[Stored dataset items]
· · ·

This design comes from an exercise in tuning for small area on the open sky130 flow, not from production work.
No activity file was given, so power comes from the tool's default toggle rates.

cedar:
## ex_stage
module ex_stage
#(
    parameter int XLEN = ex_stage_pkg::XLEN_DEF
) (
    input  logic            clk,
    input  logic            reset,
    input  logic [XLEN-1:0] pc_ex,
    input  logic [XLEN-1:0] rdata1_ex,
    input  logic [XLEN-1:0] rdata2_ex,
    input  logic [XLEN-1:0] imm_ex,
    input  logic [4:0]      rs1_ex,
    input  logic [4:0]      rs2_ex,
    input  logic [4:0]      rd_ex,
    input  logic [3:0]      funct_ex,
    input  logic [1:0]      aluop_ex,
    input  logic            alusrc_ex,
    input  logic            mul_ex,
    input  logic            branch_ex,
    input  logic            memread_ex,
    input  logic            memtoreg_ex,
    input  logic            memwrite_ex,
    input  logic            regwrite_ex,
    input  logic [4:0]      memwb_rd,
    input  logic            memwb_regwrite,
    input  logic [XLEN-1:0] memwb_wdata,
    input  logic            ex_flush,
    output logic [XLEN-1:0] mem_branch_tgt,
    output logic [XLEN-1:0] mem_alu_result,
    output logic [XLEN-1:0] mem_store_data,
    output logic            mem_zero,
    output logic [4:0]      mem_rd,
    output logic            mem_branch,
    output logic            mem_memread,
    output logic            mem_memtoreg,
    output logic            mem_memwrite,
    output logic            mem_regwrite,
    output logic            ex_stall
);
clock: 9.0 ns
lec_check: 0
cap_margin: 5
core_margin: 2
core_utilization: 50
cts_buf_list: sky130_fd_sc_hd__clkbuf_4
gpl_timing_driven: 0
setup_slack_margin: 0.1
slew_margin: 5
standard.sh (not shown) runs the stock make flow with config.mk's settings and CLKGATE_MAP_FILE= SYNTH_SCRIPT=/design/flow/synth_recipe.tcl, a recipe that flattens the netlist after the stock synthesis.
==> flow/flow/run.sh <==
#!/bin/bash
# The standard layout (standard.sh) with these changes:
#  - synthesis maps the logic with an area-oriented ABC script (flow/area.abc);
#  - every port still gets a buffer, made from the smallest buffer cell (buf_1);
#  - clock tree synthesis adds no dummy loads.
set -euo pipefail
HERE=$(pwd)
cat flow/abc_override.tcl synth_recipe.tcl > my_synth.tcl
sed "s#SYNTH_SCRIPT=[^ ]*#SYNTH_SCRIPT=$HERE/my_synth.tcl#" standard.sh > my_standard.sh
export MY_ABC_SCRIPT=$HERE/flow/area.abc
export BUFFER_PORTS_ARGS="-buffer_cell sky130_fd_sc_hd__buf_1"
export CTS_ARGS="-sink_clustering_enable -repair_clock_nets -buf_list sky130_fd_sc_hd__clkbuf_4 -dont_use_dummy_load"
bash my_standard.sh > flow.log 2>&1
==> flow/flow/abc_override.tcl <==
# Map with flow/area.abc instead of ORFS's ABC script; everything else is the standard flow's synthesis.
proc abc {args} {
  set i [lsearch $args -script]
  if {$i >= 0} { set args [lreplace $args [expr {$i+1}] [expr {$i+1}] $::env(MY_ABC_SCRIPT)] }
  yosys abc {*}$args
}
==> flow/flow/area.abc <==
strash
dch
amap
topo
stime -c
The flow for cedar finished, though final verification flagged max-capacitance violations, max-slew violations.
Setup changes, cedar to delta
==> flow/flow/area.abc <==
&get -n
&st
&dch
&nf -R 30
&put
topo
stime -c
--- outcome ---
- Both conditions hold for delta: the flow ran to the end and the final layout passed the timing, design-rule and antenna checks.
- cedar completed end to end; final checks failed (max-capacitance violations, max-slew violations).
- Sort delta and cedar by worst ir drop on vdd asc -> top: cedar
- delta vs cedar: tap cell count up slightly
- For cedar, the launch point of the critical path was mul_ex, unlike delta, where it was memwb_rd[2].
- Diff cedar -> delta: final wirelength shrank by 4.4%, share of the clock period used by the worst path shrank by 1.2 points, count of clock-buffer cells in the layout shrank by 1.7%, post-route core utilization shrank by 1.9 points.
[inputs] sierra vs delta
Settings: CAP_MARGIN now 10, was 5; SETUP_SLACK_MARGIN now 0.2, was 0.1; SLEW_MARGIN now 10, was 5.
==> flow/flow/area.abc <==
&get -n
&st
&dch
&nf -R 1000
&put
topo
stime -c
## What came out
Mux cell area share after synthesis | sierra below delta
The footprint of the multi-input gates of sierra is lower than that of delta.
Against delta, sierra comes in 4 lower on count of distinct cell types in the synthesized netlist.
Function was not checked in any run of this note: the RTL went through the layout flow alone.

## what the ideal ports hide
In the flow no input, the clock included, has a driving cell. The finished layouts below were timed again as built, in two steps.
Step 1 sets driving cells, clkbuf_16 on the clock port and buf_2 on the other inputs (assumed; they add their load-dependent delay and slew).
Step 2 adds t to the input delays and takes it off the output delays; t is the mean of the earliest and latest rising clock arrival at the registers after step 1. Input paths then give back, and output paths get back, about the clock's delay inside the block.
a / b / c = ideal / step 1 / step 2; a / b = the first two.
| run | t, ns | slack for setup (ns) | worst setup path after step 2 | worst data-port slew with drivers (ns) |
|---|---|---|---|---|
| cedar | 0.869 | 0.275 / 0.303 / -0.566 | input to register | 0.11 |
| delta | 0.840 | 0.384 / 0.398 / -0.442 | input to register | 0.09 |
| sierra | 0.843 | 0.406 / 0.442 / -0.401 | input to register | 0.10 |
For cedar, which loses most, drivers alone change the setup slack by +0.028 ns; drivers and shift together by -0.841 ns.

· · ·

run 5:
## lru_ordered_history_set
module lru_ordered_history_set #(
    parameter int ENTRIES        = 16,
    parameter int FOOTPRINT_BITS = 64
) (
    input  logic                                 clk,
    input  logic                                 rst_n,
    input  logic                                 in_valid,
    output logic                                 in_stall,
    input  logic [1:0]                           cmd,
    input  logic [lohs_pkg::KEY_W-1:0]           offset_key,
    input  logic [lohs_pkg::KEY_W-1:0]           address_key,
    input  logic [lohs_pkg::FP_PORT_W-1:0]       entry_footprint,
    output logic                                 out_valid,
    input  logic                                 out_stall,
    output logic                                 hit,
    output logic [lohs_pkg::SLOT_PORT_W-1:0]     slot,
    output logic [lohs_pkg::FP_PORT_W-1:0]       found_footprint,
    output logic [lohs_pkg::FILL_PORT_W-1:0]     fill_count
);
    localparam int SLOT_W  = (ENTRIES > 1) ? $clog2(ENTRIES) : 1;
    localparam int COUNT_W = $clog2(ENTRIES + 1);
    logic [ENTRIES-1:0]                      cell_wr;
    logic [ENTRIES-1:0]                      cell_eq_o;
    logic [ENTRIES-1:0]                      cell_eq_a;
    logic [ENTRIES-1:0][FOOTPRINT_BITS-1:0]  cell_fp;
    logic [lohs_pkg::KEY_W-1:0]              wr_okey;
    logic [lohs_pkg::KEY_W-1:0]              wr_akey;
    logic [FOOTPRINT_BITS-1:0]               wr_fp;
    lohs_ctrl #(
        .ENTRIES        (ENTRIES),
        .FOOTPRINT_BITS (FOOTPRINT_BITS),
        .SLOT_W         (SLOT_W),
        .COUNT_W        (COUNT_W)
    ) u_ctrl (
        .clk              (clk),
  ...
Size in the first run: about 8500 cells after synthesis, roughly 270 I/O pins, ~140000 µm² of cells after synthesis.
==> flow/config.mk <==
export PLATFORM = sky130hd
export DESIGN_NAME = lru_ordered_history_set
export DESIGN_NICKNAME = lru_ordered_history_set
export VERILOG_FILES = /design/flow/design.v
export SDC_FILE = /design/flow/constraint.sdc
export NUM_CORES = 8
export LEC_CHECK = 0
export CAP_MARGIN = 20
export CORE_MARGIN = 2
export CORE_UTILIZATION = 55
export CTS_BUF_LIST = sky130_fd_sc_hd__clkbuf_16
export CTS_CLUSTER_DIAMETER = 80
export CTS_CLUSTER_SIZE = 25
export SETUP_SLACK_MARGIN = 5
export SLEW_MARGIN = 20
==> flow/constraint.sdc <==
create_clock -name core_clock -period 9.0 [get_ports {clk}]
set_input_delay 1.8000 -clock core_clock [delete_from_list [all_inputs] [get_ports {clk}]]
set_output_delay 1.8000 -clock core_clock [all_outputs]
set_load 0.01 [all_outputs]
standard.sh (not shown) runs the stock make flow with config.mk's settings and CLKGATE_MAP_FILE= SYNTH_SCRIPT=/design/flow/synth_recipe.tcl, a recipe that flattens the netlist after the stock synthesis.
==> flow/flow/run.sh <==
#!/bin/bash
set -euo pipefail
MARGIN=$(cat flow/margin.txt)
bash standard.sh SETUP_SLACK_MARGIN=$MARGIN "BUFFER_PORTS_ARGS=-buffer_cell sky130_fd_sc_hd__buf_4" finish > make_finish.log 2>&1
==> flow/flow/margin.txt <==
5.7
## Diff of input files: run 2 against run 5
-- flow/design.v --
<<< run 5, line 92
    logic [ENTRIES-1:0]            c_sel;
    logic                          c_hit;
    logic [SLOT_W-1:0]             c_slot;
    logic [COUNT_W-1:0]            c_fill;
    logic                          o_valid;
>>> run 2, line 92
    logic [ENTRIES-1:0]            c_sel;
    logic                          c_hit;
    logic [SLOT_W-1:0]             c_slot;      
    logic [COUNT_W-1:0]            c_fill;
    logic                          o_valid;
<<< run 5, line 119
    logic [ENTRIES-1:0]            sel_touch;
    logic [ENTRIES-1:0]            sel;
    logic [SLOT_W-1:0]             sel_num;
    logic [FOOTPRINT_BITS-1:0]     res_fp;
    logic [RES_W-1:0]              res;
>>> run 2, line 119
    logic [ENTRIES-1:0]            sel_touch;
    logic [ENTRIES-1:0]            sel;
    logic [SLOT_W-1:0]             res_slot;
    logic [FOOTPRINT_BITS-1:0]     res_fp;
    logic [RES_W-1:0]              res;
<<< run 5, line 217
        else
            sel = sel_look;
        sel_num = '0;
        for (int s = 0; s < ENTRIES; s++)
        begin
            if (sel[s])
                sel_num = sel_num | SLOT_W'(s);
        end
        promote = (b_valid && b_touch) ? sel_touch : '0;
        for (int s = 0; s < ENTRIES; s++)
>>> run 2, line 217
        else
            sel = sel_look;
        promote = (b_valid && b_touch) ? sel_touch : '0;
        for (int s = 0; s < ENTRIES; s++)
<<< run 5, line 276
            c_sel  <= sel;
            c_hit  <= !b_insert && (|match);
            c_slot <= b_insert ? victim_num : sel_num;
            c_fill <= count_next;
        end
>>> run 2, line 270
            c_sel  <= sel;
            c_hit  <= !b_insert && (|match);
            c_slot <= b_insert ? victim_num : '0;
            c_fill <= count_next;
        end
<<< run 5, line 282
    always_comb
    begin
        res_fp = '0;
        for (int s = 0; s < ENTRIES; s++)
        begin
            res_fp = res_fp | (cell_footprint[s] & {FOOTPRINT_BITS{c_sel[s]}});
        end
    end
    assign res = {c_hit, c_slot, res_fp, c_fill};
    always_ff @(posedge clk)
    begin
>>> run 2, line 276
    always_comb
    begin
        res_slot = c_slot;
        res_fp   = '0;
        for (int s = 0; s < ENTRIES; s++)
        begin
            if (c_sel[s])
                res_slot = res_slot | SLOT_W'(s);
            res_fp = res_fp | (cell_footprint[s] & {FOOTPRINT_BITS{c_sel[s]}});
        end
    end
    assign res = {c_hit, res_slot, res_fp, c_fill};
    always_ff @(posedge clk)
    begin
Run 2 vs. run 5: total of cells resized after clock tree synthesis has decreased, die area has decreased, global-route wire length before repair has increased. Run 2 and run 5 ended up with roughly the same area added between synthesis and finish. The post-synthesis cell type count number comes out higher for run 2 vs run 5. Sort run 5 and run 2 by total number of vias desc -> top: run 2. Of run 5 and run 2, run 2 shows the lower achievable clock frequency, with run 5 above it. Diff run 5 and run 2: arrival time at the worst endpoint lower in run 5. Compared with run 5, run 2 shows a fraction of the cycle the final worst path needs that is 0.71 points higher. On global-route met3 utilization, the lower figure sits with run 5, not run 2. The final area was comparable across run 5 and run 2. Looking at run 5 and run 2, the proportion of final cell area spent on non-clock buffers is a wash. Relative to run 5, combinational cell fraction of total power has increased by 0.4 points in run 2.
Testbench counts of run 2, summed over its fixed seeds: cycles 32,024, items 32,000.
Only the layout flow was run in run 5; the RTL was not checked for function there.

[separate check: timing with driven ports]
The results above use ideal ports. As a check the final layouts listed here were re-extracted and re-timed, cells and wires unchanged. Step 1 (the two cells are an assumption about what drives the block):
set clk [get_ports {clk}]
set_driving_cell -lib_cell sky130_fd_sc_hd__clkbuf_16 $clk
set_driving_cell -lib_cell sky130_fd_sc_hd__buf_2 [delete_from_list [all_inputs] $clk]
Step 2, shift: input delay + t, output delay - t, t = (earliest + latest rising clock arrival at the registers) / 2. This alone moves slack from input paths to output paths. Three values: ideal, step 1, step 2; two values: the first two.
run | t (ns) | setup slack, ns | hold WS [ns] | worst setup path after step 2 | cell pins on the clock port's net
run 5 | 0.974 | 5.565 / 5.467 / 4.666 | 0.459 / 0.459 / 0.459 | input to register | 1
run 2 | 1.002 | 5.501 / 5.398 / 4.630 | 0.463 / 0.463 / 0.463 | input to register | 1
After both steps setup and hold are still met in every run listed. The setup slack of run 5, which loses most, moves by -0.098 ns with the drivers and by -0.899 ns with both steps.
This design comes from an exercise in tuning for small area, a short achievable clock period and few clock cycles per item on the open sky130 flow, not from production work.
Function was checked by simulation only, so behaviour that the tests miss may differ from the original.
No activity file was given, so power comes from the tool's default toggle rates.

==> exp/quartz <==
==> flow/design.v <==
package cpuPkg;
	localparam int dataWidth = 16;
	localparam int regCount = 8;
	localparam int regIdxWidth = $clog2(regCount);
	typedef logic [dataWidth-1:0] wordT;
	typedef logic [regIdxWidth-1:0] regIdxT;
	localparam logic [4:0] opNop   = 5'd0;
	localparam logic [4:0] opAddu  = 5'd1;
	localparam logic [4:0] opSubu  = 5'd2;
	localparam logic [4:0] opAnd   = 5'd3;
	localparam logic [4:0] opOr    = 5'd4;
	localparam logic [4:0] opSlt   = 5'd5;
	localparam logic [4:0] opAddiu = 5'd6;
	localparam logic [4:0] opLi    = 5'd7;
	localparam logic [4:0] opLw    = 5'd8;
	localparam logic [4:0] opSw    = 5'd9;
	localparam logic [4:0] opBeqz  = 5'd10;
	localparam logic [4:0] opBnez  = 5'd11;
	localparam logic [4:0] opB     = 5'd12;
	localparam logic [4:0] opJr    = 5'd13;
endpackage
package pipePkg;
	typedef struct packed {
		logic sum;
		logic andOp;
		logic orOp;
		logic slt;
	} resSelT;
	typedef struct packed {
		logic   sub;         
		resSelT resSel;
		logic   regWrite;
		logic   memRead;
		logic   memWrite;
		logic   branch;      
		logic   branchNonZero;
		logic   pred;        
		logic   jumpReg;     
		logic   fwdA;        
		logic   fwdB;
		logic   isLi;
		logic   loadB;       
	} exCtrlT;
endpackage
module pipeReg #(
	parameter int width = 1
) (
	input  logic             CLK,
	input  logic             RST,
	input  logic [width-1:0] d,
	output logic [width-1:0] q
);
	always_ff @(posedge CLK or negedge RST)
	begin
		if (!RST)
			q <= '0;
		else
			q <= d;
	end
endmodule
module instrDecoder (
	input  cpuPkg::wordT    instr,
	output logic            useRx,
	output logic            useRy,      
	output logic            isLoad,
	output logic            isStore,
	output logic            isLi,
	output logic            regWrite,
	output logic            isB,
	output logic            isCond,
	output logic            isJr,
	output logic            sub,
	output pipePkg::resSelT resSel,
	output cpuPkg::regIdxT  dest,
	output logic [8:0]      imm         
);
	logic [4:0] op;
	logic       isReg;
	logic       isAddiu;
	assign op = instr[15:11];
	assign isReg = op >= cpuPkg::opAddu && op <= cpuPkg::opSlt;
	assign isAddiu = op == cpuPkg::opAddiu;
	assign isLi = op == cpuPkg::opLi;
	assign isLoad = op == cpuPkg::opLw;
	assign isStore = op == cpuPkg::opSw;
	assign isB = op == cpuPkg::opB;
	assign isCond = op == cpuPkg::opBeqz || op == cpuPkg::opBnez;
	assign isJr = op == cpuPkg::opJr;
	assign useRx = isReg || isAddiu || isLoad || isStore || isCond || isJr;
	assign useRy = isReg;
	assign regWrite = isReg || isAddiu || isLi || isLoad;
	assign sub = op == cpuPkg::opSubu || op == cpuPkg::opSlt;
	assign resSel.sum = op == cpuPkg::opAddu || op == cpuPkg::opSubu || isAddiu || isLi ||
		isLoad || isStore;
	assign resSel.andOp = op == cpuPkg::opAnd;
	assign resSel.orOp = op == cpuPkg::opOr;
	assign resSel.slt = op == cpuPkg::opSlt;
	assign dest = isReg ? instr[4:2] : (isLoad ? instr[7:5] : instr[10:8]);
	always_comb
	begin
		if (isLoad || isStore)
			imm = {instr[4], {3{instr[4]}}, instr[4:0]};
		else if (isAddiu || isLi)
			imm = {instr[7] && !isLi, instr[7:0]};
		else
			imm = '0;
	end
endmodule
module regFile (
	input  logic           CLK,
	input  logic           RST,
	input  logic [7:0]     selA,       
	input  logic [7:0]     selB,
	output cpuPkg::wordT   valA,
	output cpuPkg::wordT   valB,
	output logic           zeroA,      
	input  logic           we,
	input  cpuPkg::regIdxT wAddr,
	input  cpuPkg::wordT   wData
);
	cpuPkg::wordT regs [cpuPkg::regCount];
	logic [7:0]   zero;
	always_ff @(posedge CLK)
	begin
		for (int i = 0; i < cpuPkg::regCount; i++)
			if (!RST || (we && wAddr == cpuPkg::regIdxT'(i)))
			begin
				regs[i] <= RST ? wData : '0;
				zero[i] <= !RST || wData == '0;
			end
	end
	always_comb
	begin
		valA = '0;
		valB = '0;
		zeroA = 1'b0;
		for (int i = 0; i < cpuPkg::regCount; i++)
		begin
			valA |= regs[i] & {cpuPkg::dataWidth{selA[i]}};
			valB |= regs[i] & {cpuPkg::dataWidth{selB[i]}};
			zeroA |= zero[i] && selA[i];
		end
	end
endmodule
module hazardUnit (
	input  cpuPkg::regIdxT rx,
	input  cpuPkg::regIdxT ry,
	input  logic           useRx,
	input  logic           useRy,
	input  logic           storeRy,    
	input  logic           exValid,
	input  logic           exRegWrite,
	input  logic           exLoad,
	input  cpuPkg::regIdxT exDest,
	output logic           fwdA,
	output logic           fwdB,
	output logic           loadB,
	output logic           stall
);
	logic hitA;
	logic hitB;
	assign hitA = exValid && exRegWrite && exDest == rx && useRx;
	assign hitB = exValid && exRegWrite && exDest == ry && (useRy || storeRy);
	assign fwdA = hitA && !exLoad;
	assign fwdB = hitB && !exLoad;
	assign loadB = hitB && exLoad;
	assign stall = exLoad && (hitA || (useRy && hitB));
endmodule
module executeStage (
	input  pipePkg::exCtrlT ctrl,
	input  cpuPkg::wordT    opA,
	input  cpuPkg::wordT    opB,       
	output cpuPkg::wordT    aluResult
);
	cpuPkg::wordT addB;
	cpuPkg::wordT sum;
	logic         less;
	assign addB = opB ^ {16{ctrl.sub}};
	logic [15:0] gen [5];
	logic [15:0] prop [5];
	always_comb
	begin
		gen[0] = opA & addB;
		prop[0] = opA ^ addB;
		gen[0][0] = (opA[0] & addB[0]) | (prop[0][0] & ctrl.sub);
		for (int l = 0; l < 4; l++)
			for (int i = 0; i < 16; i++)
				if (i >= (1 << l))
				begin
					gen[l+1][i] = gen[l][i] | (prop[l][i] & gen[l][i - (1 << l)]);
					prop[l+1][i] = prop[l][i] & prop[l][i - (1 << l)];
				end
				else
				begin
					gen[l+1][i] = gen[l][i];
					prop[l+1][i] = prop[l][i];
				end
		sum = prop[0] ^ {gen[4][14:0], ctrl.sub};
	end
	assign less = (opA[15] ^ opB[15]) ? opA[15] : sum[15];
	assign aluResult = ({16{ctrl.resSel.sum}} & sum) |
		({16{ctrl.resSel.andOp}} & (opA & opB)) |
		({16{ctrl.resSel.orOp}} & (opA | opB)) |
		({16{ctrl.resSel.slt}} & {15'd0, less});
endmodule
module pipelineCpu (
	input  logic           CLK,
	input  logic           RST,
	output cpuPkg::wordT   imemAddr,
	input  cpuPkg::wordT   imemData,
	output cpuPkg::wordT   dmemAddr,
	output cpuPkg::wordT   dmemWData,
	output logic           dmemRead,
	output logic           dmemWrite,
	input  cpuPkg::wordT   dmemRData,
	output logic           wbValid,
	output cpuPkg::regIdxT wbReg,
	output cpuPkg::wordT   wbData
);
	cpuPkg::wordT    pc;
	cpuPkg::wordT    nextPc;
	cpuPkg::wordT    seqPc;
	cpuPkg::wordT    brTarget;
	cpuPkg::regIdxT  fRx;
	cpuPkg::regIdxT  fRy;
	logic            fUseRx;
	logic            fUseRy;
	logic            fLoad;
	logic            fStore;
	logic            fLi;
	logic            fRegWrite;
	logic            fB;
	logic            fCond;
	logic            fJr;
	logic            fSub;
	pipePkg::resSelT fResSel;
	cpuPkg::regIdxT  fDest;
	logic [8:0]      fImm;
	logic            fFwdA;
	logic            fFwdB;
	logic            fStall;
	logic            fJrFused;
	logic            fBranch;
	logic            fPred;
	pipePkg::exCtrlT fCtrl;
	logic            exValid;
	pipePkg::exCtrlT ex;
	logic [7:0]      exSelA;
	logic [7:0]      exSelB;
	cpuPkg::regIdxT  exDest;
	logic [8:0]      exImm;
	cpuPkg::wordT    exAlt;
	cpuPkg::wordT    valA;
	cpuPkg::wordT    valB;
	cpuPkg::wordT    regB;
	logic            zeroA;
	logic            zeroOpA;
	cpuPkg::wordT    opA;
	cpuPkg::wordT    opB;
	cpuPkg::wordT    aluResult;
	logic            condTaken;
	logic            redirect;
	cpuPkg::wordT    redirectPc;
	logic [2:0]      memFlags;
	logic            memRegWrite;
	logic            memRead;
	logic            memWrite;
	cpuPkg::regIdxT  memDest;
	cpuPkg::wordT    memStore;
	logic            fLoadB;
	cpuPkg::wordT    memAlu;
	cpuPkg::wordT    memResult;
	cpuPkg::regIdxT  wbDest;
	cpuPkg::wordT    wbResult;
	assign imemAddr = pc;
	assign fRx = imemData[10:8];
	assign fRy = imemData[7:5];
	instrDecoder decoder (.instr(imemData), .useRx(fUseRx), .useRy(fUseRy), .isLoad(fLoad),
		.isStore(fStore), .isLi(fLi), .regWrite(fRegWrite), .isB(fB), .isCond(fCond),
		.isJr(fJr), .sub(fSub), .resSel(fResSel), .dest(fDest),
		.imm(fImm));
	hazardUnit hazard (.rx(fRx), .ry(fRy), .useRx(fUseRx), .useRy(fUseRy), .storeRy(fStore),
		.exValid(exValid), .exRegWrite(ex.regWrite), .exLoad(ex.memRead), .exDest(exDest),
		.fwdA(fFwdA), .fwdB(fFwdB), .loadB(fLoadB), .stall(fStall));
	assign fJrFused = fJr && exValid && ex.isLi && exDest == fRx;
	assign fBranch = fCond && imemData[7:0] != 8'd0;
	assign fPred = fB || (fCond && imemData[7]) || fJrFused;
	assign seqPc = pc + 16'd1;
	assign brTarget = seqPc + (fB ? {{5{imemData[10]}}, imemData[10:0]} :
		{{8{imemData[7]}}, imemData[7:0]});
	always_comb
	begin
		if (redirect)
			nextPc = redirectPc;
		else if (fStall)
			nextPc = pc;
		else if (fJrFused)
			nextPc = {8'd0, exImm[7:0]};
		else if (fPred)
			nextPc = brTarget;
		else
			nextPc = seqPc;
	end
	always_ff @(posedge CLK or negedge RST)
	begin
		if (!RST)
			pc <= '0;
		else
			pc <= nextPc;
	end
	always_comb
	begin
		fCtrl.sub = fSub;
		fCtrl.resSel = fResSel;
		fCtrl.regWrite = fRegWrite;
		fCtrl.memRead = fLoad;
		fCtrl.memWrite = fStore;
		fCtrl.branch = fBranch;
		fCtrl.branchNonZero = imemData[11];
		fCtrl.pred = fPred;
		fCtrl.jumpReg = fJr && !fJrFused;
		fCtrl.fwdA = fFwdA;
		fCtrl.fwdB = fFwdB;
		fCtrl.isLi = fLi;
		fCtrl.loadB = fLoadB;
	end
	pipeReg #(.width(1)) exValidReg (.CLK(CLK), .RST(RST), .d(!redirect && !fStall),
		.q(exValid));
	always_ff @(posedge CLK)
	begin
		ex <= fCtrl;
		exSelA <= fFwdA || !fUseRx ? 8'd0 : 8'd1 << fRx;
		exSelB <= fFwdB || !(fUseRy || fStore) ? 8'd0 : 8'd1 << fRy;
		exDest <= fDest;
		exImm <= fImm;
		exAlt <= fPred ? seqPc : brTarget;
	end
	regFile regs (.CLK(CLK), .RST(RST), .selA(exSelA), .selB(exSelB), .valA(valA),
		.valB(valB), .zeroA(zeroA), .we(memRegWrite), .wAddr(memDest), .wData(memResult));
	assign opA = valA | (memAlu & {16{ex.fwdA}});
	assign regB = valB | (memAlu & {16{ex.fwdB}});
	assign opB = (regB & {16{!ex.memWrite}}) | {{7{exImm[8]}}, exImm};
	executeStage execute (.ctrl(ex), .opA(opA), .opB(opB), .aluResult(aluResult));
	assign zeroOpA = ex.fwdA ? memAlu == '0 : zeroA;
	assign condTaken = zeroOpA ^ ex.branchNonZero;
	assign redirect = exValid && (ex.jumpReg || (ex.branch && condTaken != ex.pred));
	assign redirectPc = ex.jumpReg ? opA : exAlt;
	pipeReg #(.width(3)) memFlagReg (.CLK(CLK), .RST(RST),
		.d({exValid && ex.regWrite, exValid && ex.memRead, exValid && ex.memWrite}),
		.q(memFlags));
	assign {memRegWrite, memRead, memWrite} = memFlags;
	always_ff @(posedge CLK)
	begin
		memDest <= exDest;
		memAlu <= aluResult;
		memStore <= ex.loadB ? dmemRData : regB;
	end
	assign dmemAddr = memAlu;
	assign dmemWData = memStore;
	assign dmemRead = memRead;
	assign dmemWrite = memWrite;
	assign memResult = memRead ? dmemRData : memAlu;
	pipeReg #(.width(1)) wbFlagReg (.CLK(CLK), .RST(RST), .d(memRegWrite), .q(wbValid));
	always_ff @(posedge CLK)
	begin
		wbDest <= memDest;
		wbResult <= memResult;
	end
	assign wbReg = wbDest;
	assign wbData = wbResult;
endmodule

· · ·

BRIEF → Look above for the line that contains "export DESIGN_NICKNAME = lru_ordered_history_set". Starting there, transcribe every line exactly until you have copied the line that contains "set_load 0.01 [all_outputs]".

ANSWER TO THE PROBLEM →
export DESIGN_NICKNAME = lru_ordered_history_set
export VERILOG_FILES = /design/flow/design.v
export SDC_FILE = /design/flow/constraint.sdc
export NUM_CORES = 8
export LEC_CHECK = 0
export CAP_MARGIN = 20
export CORE_MARGIN = 2
export CORE_UTILIZATION = 55
export CTS_BUF_LIST = sky130_fd_sc_hd__clkbuf_16
export CTS_CLUSTER_DIAMETER = 80
export CTS_CLUSTER_SIZE = 25
export SETUP_SLACK_MARGIN = 5
export SLEW_MARGIN = 20
==> flow/constraint.sdc <==
create_clock -name core_clock -period 9.0 [get_ports {clk}]
set_input_delay 1.8000 -clock core_clock [delete_from_list [all_inputs] [get_ports {clk}]]
set_output_delay 1.8000 -clock core_clock [all_outputs]
set_load 0.01 [all_outputs]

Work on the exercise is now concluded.